**PROBLEM DETAILS**. The output should be every line below that includes the word "family".

Items from a dataset:
= = = =
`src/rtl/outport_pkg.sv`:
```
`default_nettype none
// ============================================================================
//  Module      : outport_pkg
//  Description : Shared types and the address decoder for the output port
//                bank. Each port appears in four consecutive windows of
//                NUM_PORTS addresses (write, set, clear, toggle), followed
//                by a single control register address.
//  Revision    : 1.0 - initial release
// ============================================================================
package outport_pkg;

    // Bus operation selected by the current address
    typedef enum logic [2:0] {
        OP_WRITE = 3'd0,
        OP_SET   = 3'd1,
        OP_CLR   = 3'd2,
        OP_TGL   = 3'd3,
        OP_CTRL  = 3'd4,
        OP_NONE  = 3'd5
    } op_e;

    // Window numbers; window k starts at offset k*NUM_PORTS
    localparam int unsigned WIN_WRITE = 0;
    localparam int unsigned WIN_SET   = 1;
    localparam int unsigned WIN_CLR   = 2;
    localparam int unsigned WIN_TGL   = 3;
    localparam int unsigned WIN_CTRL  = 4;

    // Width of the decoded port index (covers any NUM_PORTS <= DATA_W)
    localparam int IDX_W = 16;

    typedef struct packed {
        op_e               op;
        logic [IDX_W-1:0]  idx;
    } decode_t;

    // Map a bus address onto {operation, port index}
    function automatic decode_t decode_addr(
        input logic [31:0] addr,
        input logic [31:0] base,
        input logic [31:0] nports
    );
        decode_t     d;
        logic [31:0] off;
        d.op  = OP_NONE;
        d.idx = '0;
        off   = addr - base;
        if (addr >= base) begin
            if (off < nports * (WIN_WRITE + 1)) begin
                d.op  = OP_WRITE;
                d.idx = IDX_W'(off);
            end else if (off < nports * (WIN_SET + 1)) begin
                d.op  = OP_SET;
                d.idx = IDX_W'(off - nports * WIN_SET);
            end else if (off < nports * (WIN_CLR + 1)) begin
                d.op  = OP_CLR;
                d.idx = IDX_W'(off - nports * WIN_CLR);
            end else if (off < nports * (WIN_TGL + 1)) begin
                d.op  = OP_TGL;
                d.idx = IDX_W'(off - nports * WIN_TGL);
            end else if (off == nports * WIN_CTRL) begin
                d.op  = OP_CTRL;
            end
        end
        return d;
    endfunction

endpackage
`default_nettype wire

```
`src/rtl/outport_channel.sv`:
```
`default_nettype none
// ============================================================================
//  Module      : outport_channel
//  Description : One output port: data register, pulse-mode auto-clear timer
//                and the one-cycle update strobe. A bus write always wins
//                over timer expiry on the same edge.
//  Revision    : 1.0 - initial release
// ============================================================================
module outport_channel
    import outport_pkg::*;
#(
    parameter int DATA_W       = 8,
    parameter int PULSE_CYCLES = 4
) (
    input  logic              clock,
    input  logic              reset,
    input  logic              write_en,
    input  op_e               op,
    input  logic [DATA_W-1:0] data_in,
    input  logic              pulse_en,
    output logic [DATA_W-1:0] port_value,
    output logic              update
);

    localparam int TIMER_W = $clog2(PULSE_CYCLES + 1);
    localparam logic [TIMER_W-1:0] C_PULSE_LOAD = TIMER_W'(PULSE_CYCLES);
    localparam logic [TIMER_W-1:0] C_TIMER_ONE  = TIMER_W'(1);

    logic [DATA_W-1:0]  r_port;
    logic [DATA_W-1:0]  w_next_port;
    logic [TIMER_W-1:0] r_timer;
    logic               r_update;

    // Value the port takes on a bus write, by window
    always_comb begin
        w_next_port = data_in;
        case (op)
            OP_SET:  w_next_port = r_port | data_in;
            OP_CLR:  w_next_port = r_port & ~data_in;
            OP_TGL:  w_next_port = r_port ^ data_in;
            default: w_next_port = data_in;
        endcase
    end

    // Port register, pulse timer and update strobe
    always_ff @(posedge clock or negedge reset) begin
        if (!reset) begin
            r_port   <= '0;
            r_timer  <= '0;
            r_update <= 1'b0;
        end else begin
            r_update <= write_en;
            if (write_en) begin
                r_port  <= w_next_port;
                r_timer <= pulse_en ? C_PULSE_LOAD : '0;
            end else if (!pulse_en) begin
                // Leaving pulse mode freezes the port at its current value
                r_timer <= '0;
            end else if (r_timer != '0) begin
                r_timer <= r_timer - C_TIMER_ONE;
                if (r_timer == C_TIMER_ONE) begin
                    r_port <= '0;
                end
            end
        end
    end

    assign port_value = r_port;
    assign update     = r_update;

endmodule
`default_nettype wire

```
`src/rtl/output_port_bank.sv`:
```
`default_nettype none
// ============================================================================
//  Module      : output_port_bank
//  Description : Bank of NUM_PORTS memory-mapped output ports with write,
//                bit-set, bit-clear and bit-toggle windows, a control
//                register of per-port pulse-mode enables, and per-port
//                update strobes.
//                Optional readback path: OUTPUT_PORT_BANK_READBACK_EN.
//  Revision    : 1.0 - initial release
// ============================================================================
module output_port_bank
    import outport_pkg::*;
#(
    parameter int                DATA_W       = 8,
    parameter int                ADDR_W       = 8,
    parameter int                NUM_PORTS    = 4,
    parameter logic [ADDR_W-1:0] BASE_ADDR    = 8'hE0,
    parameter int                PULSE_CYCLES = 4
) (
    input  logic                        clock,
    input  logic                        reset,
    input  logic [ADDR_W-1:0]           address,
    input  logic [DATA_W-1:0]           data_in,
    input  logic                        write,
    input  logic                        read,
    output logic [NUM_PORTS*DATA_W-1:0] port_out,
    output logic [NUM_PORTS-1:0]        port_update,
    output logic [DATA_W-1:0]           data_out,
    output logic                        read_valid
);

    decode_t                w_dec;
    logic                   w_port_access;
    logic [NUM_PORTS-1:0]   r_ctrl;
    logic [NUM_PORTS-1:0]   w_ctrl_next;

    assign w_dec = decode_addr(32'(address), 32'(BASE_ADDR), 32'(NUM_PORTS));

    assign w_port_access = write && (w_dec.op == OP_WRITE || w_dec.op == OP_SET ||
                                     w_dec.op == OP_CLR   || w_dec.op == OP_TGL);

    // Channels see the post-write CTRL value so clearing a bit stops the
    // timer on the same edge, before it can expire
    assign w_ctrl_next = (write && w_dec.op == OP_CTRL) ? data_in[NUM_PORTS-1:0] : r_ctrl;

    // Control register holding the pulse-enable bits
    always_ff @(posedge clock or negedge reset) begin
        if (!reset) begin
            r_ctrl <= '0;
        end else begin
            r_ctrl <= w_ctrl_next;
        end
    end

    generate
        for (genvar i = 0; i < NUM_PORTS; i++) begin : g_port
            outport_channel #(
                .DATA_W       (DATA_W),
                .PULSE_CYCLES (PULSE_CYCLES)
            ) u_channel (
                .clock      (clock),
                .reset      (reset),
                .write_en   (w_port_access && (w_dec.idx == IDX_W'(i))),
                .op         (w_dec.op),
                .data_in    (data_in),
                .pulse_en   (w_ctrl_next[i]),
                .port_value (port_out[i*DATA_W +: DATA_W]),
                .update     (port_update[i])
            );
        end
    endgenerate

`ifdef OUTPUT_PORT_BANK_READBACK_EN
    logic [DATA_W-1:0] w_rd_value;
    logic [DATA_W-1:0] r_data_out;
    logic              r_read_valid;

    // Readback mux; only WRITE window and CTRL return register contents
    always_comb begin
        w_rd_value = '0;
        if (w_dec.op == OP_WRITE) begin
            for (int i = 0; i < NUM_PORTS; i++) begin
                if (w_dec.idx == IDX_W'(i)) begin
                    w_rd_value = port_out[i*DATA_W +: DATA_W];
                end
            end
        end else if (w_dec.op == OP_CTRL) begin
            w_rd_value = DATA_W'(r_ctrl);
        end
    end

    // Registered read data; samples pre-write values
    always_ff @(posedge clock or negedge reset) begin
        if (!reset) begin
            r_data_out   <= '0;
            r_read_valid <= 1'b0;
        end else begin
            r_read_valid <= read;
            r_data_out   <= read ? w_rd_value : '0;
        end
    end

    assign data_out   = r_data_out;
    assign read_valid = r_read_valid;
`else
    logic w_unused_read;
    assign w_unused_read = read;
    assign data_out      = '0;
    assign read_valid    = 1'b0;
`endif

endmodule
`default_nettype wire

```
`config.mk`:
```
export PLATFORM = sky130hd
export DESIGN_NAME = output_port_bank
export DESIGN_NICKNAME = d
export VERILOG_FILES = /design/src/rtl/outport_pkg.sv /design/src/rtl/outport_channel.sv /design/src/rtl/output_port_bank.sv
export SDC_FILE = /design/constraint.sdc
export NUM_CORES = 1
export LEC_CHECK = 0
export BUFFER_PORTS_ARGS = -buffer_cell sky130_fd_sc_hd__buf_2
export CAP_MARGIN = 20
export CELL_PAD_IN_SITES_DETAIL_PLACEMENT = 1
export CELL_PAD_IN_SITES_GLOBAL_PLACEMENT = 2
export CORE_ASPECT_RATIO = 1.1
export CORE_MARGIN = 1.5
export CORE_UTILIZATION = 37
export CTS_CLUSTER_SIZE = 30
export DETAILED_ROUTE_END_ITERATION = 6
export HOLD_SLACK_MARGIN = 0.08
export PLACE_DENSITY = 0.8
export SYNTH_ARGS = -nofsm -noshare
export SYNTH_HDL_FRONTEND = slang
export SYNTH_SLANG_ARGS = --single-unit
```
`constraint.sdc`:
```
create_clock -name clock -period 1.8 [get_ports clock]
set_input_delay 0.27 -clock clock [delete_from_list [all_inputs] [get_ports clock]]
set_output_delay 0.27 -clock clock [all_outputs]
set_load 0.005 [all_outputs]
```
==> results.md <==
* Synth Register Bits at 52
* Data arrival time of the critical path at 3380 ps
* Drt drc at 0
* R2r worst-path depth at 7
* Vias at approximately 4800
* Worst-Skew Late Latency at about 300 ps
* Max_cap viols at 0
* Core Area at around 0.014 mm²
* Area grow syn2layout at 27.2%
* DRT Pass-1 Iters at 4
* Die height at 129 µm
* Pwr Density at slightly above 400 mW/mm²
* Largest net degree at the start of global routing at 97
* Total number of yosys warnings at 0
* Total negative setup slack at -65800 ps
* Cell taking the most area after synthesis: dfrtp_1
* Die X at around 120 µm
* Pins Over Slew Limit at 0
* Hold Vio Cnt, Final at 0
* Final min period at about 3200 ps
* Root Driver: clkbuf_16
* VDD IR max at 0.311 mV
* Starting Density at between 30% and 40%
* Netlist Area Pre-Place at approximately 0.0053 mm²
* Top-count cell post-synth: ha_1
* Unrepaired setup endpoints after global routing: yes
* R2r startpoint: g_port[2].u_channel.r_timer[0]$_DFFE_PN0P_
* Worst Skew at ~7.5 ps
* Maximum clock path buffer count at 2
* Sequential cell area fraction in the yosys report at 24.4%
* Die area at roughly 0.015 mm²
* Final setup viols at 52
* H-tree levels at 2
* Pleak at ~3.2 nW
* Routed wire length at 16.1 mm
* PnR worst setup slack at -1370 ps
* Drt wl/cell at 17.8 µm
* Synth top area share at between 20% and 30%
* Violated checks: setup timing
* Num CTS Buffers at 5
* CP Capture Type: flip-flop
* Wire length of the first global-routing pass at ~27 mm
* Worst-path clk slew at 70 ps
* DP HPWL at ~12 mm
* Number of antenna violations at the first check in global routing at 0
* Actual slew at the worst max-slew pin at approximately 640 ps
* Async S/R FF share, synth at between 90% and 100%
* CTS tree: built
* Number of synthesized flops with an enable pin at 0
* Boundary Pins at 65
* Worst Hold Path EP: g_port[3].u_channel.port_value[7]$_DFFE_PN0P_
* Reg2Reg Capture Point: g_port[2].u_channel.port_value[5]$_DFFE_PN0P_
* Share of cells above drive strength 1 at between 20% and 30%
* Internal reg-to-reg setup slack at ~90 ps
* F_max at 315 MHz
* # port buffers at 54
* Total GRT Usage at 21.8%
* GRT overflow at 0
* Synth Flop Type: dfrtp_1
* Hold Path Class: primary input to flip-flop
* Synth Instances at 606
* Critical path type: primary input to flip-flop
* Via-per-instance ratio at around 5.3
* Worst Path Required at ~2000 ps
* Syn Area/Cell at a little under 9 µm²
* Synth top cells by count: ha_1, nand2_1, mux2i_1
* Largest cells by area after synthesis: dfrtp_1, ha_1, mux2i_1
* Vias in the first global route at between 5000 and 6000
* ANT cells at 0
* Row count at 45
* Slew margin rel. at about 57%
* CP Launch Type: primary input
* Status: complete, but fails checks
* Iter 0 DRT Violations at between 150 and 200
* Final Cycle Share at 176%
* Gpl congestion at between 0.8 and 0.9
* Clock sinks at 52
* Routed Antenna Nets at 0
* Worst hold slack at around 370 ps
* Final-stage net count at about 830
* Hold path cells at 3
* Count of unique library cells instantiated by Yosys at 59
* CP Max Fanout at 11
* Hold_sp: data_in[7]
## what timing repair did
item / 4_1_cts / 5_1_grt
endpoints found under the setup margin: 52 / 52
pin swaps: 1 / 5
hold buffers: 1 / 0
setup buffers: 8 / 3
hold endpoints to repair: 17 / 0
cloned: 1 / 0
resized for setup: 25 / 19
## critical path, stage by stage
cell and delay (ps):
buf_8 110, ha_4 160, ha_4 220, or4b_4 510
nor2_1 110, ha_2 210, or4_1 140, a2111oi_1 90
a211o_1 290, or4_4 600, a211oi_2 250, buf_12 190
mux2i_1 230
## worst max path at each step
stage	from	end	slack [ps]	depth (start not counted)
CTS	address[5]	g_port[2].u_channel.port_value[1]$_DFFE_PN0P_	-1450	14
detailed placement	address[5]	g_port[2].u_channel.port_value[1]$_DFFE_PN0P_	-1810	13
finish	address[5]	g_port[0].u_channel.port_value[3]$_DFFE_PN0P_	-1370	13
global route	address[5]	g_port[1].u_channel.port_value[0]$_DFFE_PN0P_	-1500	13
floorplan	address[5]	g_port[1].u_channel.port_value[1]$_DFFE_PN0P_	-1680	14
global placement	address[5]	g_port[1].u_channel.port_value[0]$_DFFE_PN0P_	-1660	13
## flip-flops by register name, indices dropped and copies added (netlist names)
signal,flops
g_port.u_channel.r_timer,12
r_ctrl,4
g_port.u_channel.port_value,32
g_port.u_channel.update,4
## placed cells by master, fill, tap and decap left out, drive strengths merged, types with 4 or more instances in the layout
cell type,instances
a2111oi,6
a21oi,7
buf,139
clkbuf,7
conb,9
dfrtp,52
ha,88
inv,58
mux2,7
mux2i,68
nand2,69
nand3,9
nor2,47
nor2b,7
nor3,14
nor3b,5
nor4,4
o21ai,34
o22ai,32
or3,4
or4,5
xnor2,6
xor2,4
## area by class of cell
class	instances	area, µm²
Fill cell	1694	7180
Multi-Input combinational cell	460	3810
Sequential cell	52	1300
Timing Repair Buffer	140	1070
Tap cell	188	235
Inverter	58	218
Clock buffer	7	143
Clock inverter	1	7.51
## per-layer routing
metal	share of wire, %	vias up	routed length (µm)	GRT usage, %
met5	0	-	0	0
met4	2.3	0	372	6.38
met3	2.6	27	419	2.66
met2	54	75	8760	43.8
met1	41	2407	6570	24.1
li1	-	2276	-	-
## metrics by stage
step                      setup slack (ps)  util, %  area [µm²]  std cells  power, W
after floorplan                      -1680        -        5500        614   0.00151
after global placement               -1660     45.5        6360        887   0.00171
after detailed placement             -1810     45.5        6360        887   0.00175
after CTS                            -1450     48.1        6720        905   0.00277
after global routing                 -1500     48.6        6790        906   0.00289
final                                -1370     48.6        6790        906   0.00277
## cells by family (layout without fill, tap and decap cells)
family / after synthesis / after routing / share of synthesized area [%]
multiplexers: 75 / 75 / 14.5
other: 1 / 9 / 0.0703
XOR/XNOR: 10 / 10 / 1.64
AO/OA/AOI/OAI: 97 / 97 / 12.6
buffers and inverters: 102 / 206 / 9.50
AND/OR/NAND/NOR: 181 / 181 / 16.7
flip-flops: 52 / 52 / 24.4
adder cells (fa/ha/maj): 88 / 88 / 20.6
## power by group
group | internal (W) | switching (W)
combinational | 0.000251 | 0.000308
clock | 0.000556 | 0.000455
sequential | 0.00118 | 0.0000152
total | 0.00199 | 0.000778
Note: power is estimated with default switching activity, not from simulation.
= = = =
**ANSWER TO THIS TASK**.
## cells by family (layout without fill, tap and decap cells)
family / after synthesis / after routing / share of synthesized area [%]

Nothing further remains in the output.